Village in Kyiv Oblast, Ukraine

Hoholiv (Гоголів) is a former Cossack town, and present-day village, in Brovary Raion, Kyiv Oblast of Ukraine. It belongs to Velyka Dymerka settlement hromada, one of the hromadas of Ukraine.

== History ==
Some historians trace the origins of the town to the town Nosov on the Rud river, mentioned in ancient Rus' chronicles around 1148 CE.

=== 17th to 19th centuries ===
Intensive development of the town began at the beginning of the 17th century when it was mentioned in the sources of Polish–Lithuanian Commonwealth under the name Chocholiw. At that time it was a big free Cossack town situated on the trade roots near Kyiv.

In 1649 Hoholiv Cossack sotnia (military troop of a hundred men) was formed to fight for freedom and civil liberties in the Cossack army of Bohdan Khmelnytsky.

After the incorporation of the lands of Cossack Hetmanate into the Tsardom of Russia in the second half of the 17th century chronicles of that period mention Cossack insurgency against the czarist government of that time near the village. A lot of people were killed by troops of the Muscovite Army who oppressed the insurgents.

During the 17th to 19th centuries, the town was part of the Russian Empire.

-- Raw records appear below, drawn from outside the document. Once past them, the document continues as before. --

$ cat config.mk
export PLATFORM = sky130hd
export DESIGN_NAME = div_dispatch
export DESIGN_NICKNAME = d
export VERILOG_FILES = /design/src/common/div_pkg.sv /design/src/design/div_dispatch.sv
export VERILOG_INCLUDE_DIRS = /design/src /design/src/common
export SDC_FILE = /design/constraint.sdc
export NUM_CORES = 1
export LEC_CHECK = 0
export BUFFER_PORTS_ARGS = -buffer_cell sky130_fd_sc_hd__clkbuf_2
export CAP_MARGIN = 10
export CORE_AREA = 2 2 368 370
export DETAILED_ROUTE_END_ITERATION = 12
export DIE_AREA = 0 0 370 372
export SYNTH_ARGS = -nofsm -noshare
export SYNTH_HDL_FRONTEND = slang
export SYNTH_SLANG_ARGS = --single-unit
$ cat constraint.sdc
create_clock -name clk -period 6.7 [get_ports clk]
set_clock_uncertainty 0.05 [all_clocks]
set_input_delay 1.34 -clock clk [delete_from_list [all_inputs] [get_ports clk]]
set_output_delay 1.34 -clock clk [all_outputs]
set_load 0.01 [all_outputs]
$ cat src/common/div_params.svh
`ifndef DIV_PARAMS_SVH
`define DIV_PARAMS_SVH

// ==============================
// Divide unit sizing
// ==============================

// Operand and result width
// The lane fixed-point datapath is built for 64 bits only
`define DIV_XLEN 64

// Number of Newton-Raphson lanes
`define DIV_LANES 4

// Request tag width
`define DIV_TAG_W 4

// One result slot per lane
`define DIV_QUEUE_DEPTH `DIV_LANES

`endif

$ cat src/common/div_pkg.sv
`include "div_params.svh"

package div_pkg;

    typedef logic [`DIV_XLEN-1:0]  div_word_t;
    typedef logic [`DIV_TAG_W-1:0] div_tag_t;

    // Incoming divide request
    typedef struct packed {
        div_tag_t  tag;
        div_word_t a;
        div_word_t b;
        logic      do_rem;
    } div_req_t;

    // Held per lane while it works
    typedef struct packed {
        div_tag_t  tag;
        div_word_t a;
        logic      b_zero;
        logic      do_rem;
    } div_ctx_t;

    typedef struct packed {
        div_tag_t  tag;
        div_word_t result;
        logic      by_zero;
    } div_resp_t;

endpackage

$ cat src/design/div_dispatch.sv
`timescale 1ns/100ps
`include "div_params.svh"

module div_dispatch (
    input  logic                  clk,
    input  logic                  rst,
    input  logic                  req_valid,
    input  div_pkg::div_req_t     req,
    input  logic [`DIV_LANES-1:0] lane_done,
    output logic                  ready,
    output logic [`DIV_LANES-1:0] start,
    output div_pkg::div_word_t    lane_a [`DIV_LANES],
    output div_pkg::div_word_t    lane_b [`DIV_LANES],
    output logic [`DIV_LANES-1:0] lane_do_rem,
    output div_pkg::div_ctx_t     ctx [`DIV_LANES]
);
    import div_pkg::*;

    localparam int SEL_W = (`DIV_LANES > 1) ? $clog2(`DIV_LANES) : 1;

    logic [`DIV_LANES-1:0] busy;
    logic [SEL_W-1:0]      free_lane;
    logic                  accept;
    logic                  b_zero;

    // Lowest numbered idle lane
    function automatic logic [SEL_W-1:0] lowest_idle(input logic [`DIV_LANES-1:0] busy_vec);
        logic [SEL_W-1:0] sel;
        sel = '0;
        for (int i = `DIV_LANES - 1; i >= 0; i--) begin
            if (!busy_vec[i]) begin
                sel = SEL_W'(i);
            end
        end
        return sel;
    endfunction

    assign ready     = ~&busy;
    assign accept    = req_valid && ready;
    assign free_lane = lowest_idle(busy);
    assign b_zero    = (req.b == '0);

    always_ff @(posedge clk) begin
        if (rst) begin
            busy        <= '0;
            start       <= '0;
            lane_do_rem <= '0;
        end else begin
            start <= '0;
            busy  <= busy & ~lane_done;
            if (accept) begin
                start[free_lane]       <= 1'b1;
                busy[free_lane]        <= 1'b1;
                lane_do_rem[free_lane] <= req.do_rem;
            end
        end
    end

    // Divisor 1 stands in for zero, collector patches the result
    always_ff @(posedge clk) begin
        if (accept) begin
            lane_a[free_lane] <= req.a;
            lane_b[free_lane] <= b_zero ? div_word_t'(1) : req.b;
            ctx[free_lane]    <= '{tag: req.tag, a: req.a, b_zero: b_zero, do_rem: req.do_rem};
        end
    end

    a_req_ready: assert property (@(posedge clk) disable iff (rst)
        req_valid |-> ready);

endmodule

==> metrics.csv, run 1 <==
stage,metric,value,unit
worst_setup_path,startpoint_type,input pin,
yosys,yosysSeqAreaShare,0.867,
yosys,syn_nets,1062,
clock_tree,clkSinkCount,548,
route,dr_total_vias,10887,
sta,fin_crit,3.18,ns
clock_tree,hold_buffers,0,
layout,nets,1751,
worst_setup_path,cp_slowest_stage_delay,0.86,ns
power,p_sw,1.73,mW
worst_setup_path,crit_slowest_cell,nor4_1,
global_routing,use_met3,0.0483,
die,std_cell_rows,135,
power,power_frac_clock,0.441,
sta,finalHoldViolCount,0,
global_routing,grt_antenna_before_repair,28,
global_routing,grt_pass1_vias,10166,
sta,maxSlewHeadroom,0.332,
global_routing,grt_pass1_wl,95800,um
yosys,synth_area,0.0188,mm2
sta,setup_ws,3.52,ns
yosys,syn_avg_cell_area,20.4,um2
route,via_per_inst,3.16,
clock_tree,tritoncts,done,
sta,setup_viol,0,
global_routing,grt_busiest_layer,met2,
power,switching_share,0.225,
sta,slew_viol_final,0,
sta,setup_tns,0,ns
route,avgRoutedWirePerCell,22.6,um
route,dr.pass1.iters,5,
sta,tightestPinTransition,0.992,ns
clock_tree,cts_setup_buffers,0,
worst_setup_path,worstPathMaxFanout,5,
run_status,outcome,"finished, final reports clean",
global_routing,grt_start_max_net_pins,81,
layout,final_common_cell,clkbuf_2,
power,ir_drop,0.000214,V
route,final_antenna_net_count,0,
power,p_per_area,298,mW/mm2
worst_hold_path,hp-class,reg2reg,
power,p_leak,10.0,nW
yosys,ys_types,19,
die,initial_core_util,0.140,
worst_setup_path,arrival,3.61,ns
power,intPower,5.94,mW
power,pwr-share-seq,0.511,
die,dieArea,0.138,mm2
worst_setup_path,crit_chain,clkbuf_2 > nor4_1 > nand4_1 > nor4_2 > or2_1,
clock_tree,clk_latency,0.63,ns
layout,synthToLayoutAreaGrowth,36.7,%
route,remaining_drc_errors,0,
clock_tree,cts_max_path_buffers,3,
clock_tree,root_buffer,clkbuf_16,
worst_setup_path,cp.required,7.14,ns
route,drt_iter0_markers,848,
global_routing,grt_usage,0.105,
yosys,ys_ff_latch,548,
clock_tree,ctsResizeCount,0,
worst_setup_path,path_class,in2reg,
layout,fill_cells,14490,
place,port_buffers,940,
place,place_congestion,0.825,
place,dp_hpwl,60800,um
clock_tree,h-tree-depth,2,
die,die_h,372,um
sta,rsz0062_at_grt,no,
die,core_area,0.134,mm2
global_routing,grt_util_met2,0.173,
die,ios,941,
yosys,yosysWarningCount,0,
worst_setup_path,end_kind,register,
power,p_comb_frac,0.048,
route,routed_wl,77800,um
clock_tree,cts_made_buffers,59,
global_routing,overflow,0,
sta,hold_ws,0.421,ns
sta,fmax,315,MHz
die,die_x,370,um
global_routing,met1_usage,0.123,
layout,final_cell_mix,"clkbuf_2, edfxtp_1, clkbuf_16",
yosys,netlist_instances,922,
sta,period_share,0.474,
flow_run,max-cap-violations,0,
layout,drive_gt1_frac,0.629,
clock_tree,clk_pin_slew_worst_paths,0.06,ns
place,dpl_worst_slack,2.79,ns
==> synthesized netlist by cell type <==
cell,n,area share
edfxtp_1,536,0.85
nand2_1,4,0.00080
nand4_1,6,0.0020
or2_1,1,0.00033
nor4_1,15,0.0050
inv_1,4,0.00080
mux2i_1,2,0.0011
nor2_1,6,0.0012
clkbuf_1,61,0.012
nand2b_1,5,0.0017
nand3b_1,1,0.00040
nor2b_1,1,0.00033
dlygate4sd3_1,1,0.00053
dlygate4sd1_1,2,0.00093
nor4_2,2,0.0013
a21oi_1,6,0.0016
nand4b_1,1,0.00047
dfxtp_1,12,0.013
buf_4,256,0.10
==> critical path: cells and delay by family <==
kind          cells  cell delay (ns)
simple gates      4             2.15
buf+inv           1             0.12
==> through the flow <==
stage,utilization,std cells,cell area (um2),power (mW)
final,0.192,3447,25700,7.66
after CTS,0.192,3442,25700,7.78
after floorplan,-,922,18800,4.14
after global routing,0.192,3443,25700,7.93
after global placement,0.177,3331,23700,4.36
after detailed placement,0.177,3331,23700,4.36
==> power by group through the flow <==
stage	Clock (mW)	Combinational [mW]	Sequential, mW
2_1_floorplan	0	0.122	4.02
3_3_place_gp	0	0.369	3.99
3_5_place_dp	0	0.373	3.99
4_1_cts	3.49	0.373	3.92
5_1_grt	3.62	0.393	3.92
6_report	3.38	0.364	3.91
==> routing by layer <==
| layer | share of wire | routed length, um | vias to the layer above |
|---|---|---|---|
| li1 | - | - | 4509 |
| met1 | 0.38 | 29500 | 5502 |
| met2 | 0.48 | 37300 | 748 |
| met5 | 0.00035 | 27 | - |
| met4 | 0.028 | 2180 | 4 |
| met3 | 0.11 | 8860 | 124 |
==> cell families after synthesis <==
group | synth area share
compound gates | 0.00159
buf+inv | 0.116
flops | 0.867
mux | 0.00106
simple gates | 0.0135
==> path summary, 6_finish.rpt <==
path	from	to	slack [ns]	depth (start not counted)
worst min-delay path	lane_do_rem[3]	lane_do_rem[3]	0.42	2
worst min register to register	lane_do_rem[3]	lane_do_rem[3]	0.42	2
worst max-delay path	req[43]	lane_b[192]	3.52	5
worst max register to register	busy[0]	lane_b[84]	4.24	3
==> registers in the layout, summed over array words and instances, names as in the netlist <==
signal       flops
ctx            280
lane_do_rem      4
busy             4
start            4
lane_b         256
==> layout make-up <==
| class | instances | area, um2 | area share |
|---|---|---|---|
| diodes | 5 | 12.5 | 0.000486 |
| repair buffers | 948 | 4810 | 0.187 |
| multi-input cells | 50 | 310 | 0.0121 |
| well taps | 1781 | 2230 | 0.0865 |
| clock buffers | 70 | 1540 | 0.0598 |
| flip-flops and latches | 548 | 16300 | 0.634 |
| clock inverters | 41 | 469 | 0.0182 |
| inverters | 4 | 37.5 | 0.00146 |
Power figures use the tool's default switching activity.
==> run 2: changes to the inputs <==
- clock period: 6.7 -> 2.7 ns (I/O delays scaled with it)
==> metrics.csv, run 2 (same netlist as run 1, synthesis figures left out) <==
stage,metric,value,unit,change
sta,fin_crit,2.20,ns,
worst_hold_path,hold_path_depth,1,,-1
die,initial_core_util,0.140,,unchanged
place,dpl-instance-area,0.0241,mm2,+1.5%
layout,final_common_cell,clkbuf_2,,
worst_setup_path,end_kind,register,,
worst_hold_path,hp-class,in2reg,,
sta,tightestPinTransition,0.575,ns,-0.417 ns
clock_tree,clk_latency,0.62,ns,about the same
route,drt_iter0_markers,831,,-2.0%
die,std_cell_rows,135,,unchanged
clock_tree,cts_made_buffers,58,,-1.7%
worst_setup_path,arrival,2.63,ns,-0.98 ns
layout,final_cell_mix,"clkbuf_2, edfxtp_1, clkbuf_16",,
route,routed_wl,74200,um,-4.6%
worst_setup_path,reg2reg_depth,4,,+1
global_routing,grt_antenna_before_repair,25,,-11%
place,dp_hpwl,59300,um,-2.5%
sta,rsz0062_at_grt,no,,
layout,top_regs,"ctx x280, lane_b x256",,
die,ios,941,,unchanged
layout,synthToLayoutAreaGrowth,38.3,%,
clock_tree,cts_max_path_buffers,3,,unchanged
global_routing,grt_pass1_vias,10406,,+2.4%
route,remaining_drc_errors,0,,unchanged
clock_tree,tritoncts,done,,
die,die_x,370,um,unchanged
route,dr_total_vias,10977,,+0.83%
place,place_congestion,0.825,,about the same
sta,maxSlewHeadroom,0.617,,+0.284
clock_tree,cts_setup_buffers,0,,unchanged
global_routing,met1_usage,0.115,,-0.00795
worst_setup_path,worstPathMaxFanout,5,,unchanged
clock_tree,clk_pin_slew_worst_paths,0.06,ns,about the same
sta,finalHoldViolCount,0,,unchanged
global_routing,grt_pass1_wl,92200,um,-3.8%
clock_tree,h-tree-depth,2,,unchanged
sta,fmax,456,MHz,
layout,drive_gt1_frac,0.631,,+0.00219
worst_setup_path,cp.required,3.14,ns,-4.00 ns
global_routing,grt_usage,0.0998,,-0.00544
layout,seq_area,0.0163,mm2,unchanged
layout,largest_reg_flops,280,,unchanged
worst_setup_path,startpoint_type,input pin,,
die,dieArea,0.138,mm2,unchanged
clock_tree,root_buffer,clkbuf_16,,
run_status,outcome,"finished, final reports clean",,
die,core_area,0.134,mm2,unchanged
sta,period_share,0.813,,
worst_setup_path,path_class,in2reg,,
die,die_h,372,um,unchanged
global_routing,grt_util_met2,0.168,,-0.00471
sta,setup_viol,0,,unchanged
route,dr.pass1.iters,6,,+1
route,avgRoutedWirePerCell,21.3,um,-5.6%
flow_run,max-cap-violations,0,,unchanged
clock_tree,clkSinkCount,548,,unchanged
power,p_leak,10.2,nW,+1.3%
layout,stdcell_area,0.0260,mm2,+1.1%
worst_setup_path,reg2reg_slack,0.83,ns,-3.41 ns
layout,largest_register,ctx,,
clock_tree,ctsResizeCount,0,,unchanged
layout,multiInputGateArea,312,um2,+0.40%
power,ir_drop,0.000403,V,+88%
power,totalPowerFinal,18.6,mW,+140%
place,port_buffers,940,,unchanged
layout,nets,1792,,+2.3%
power,p_per_area,714,mW/mm2,+140%
global_routing,grt_busiest_layer,met2,,
route,via_per_inst,3.15,,-0.27%
global_routing,use_met3,0.0407,,-0.00753
sta,slew_viol_final,0,,unchanged
route,final_antenna_net_count,0,,unchanged
global_routing,grt_start_max_net_pins,59,,-27%
layout,fill_cells,14493,,+0.021%
global_routing,overflow,0,,unchanged
## run 2: worst paths after layout
kind | start | end
worst max-delay path | req[16] | lane_b[128]
worst min-delay path | req[85] | ctx[232]
worst max register to register | busy[0] | lane_b[78]
worst min register to register | lane_do_rem[0] | lane_do_rem[0]
## run 2: cell type report
type	count	area share
multi-input cells	50	0.0120
well taps	1781	0.0856
clock inverters	36	0.0143
flip-flops and latches	548	0.627
diodes	6	0.000577
repair buffers	990	0.202
clock buffers	70	0.0575
inverters	4	0.00115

Almost all citizens were registered in the imperial registry as Cossacks - that is more free than enslaved Cossack peasants, which constituted the majority of the Ukrainian population at that time.

=== 20th century ===
After the dissolution of the Russian Empire, the Russian Civil War, and the creation of the Soviet Ukraine, Hoholiv lost its status as a town and became a village.